Ein Schlaganfall ist ein lebensbedrohliches Ereignis.  Sie als Lebenspartner können eigentlich gar nicht so viel machen. Bitte geben Sie dem Patienten in der Notfallsituation aus Panik nicht irgendwelche Medikamente, auch nicht wenn er diese sonst regelmäßig einnimmt wie zum Beispiel Aspirin oder Blutdruckmittel. Beim Schlaganfall kann man durch starke Blutdrucksenkung mehr Schaden anrichten als helfen. Sorgen Sie nur dafür, dass der Patient atmet und kontrollieren Sie den Puls. Essensreste sollten aus dem Mund entfernt werden. Die Prothese ebenfalls. Eine stabile Seitenlage ist anzustreben bis der Notarztwagen kommt. In der Klinik kann, wenn keine Gegenanzeigen vorliegen, eine sogenannte Thrombolysetherapie (Auflösen des Gerinnsels) versucht werden. Die Thrombolyse wird nur innerhalb von 3 Stunden nach Beginn der Beschwerden durchgeführt. Aber auch wenn keine Lysetherapie möglich ist, sind alle Bemühungen im Krankenhaus darauf ausgerichtet, dass die Patienten so wenig wie möglich neurologisch beeinträchtigt bleiben. Darüber hinaus müssen bereits im Krankenhaus bereits die Weichen für eine sogenannte Sekundärprophylaxe gestellt werden. Eine Sekundärprophylaxe soll einen zweiten Schlaganfall verhindern. Möglich sind blutverdünnende Medikamente oder Operationen an der Halsschlagader.

Prophylaxe

Durch Vorsorgeuntersuchungen können die Patienten mit einem erhöhten Risikoprofil identifiziert werden.
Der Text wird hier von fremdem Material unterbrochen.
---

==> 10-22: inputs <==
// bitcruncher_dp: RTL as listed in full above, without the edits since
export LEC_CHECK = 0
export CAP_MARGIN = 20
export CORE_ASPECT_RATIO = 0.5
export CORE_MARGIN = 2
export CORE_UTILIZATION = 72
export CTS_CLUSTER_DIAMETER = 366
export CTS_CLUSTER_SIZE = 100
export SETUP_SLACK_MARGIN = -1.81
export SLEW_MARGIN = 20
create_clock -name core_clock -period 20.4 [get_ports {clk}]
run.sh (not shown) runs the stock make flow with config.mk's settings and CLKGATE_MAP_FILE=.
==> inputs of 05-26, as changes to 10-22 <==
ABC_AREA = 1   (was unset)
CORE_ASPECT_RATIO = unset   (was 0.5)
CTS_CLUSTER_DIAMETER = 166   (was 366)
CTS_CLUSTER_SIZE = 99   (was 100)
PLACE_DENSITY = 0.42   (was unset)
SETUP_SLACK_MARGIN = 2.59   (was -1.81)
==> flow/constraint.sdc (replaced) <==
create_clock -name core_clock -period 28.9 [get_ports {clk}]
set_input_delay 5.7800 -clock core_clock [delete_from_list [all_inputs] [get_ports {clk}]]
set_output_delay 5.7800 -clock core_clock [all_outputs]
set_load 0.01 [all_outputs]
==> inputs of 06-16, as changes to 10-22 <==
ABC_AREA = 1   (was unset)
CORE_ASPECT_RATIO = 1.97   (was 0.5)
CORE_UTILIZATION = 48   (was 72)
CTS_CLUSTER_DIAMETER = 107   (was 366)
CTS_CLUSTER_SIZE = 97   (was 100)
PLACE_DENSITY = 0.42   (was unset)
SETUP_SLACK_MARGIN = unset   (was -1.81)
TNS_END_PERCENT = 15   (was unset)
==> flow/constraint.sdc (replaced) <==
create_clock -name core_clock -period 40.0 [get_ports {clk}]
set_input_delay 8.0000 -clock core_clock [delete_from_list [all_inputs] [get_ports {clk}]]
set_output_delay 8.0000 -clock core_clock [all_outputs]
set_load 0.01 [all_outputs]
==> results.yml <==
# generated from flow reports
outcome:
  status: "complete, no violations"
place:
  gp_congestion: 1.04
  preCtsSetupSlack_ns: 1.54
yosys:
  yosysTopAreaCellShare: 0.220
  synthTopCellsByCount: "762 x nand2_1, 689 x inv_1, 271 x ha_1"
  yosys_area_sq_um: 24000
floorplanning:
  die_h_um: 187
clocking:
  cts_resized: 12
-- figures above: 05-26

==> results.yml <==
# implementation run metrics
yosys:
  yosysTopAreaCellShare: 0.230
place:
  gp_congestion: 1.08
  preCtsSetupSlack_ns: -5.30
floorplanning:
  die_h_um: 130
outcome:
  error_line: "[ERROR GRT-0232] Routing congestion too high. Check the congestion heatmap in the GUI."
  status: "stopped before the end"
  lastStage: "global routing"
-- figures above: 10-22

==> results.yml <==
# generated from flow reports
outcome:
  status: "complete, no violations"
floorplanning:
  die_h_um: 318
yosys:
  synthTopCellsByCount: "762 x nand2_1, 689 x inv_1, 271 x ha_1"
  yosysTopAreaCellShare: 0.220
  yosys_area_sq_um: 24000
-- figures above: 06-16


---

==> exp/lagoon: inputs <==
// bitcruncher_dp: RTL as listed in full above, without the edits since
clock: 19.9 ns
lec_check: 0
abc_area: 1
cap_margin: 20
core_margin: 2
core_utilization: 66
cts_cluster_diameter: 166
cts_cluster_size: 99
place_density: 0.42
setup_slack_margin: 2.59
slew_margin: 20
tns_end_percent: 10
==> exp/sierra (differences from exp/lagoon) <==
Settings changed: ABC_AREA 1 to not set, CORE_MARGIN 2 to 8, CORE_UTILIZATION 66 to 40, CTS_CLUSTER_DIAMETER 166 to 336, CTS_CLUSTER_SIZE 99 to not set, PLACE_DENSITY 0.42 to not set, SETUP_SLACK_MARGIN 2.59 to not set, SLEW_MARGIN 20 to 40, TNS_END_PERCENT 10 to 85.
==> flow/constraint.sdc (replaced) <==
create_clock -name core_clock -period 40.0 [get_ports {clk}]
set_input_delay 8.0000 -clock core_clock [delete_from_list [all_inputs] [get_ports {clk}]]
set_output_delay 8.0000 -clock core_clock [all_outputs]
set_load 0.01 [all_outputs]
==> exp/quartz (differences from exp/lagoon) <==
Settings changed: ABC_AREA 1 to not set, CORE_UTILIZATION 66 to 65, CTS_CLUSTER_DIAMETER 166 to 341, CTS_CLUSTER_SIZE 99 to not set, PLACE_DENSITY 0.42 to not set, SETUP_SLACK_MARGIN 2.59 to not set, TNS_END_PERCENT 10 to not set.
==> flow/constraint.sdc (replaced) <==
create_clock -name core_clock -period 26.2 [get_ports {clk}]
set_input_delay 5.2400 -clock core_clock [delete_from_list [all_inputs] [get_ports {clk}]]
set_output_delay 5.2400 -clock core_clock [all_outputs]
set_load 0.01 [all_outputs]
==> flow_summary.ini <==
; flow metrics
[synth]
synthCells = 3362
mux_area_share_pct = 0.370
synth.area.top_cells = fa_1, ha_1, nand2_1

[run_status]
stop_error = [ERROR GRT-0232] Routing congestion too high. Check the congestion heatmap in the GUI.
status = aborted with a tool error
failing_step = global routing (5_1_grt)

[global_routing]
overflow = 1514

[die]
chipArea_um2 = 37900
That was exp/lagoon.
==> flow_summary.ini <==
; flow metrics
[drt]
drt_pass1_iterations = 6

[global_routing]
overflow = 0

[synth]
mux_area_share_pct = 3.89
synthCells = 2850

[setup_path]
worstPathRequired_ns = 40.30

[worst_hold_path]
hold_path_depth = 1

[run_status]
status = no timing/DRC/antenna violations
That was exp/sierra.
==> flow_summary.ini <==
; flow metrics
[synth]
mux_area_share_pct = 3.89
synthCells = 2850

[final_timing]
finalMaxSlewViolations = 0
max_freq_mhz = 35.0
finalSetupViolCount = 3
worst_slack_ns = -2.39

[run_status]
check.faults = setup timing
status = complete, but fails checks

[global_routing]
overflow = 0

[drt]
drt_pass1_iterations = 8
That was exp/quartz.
== job 2172 ==
// Cordic_Machine
module Cordic_Machine(clock_pulse, reset, x_input, y_input, z_input, x_output, y_output, z_output, flag);
==> flow/config.mk <==
export PLATFORM = sky130hd
export DESIGN_NAME = Cordic_Machine
export DESIGN_NICKNAME = Cordic_Machine
export VERILOG_FILES = /design/flow/design.v
export SDC_FILE = /design/flow/constraint.sdc
export NUM_CORES = 4
export LEC_CHECK = 0
export ABC_AREA = 0
export CAP_MARGIN = 10
export CORE_MARGIN = 5
export CORE_UTILIZATION = 31
export CTS_CLUSTER_DIAMETER = 291
export CTS_CLUSTER_SIZE = 31
export HOLD_SLACK_MARGIN = 0.06
export SETUP_SLACK_MARGIN = -0.05
export SLEW_MARGIN = 40
==> flow/constraint.sdc <==
create_clock -name core_clock -period 4.82 [get_ports {clock_pulse}]
set_input_delay 0.9640 -clock core_clock [delete_from_list [all_inputs] [get_ports {clock_pulse}]]
set_output_delay 0.9640 -clock core_clock [all_outputs]
set_load 0.01 [all_outputs]
run.sh (not shown) runs the stock make flow with config.mk's settings and CLKGATE_MAP_FILE=.
Layout checks on job 2172: not met. Flow itself completed; violations: negative setup slack.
Hierzu gehören neben der Befragung des Patienten und der körperlichen Untersuchung die Bestimmung von Blutdruck, Blutzucker, Blutfetten und Harnsäure. Vor allem aber die Dopplersonographie und Duplexsonographie der Halsgefäße kann Verengungen feststellen. Mit einem speziellen Schallkopf, der den Schläfen aufgelegt wird, können sogar die Gefäße im Kopf untersucht werden und Verengungen festgestellt werden, bevor ein Schlaganfall auftreten kann. Mit vorbeugenden Maßnahmen wie Operation an den Halsgefäßen oder blutverdünnenden Medikamenten kann das Risiko für einen Schlaganfall deutlich reduziert werden. Je mehr Risikofaktoren auf Sie zutreffen, desto höher ist das statistische Risiko eines Schlaganfalls, desto sinnvoller die Untersuchungen und desto deutlicher die Risikosenkung durch vorbeugende Maßnahmen.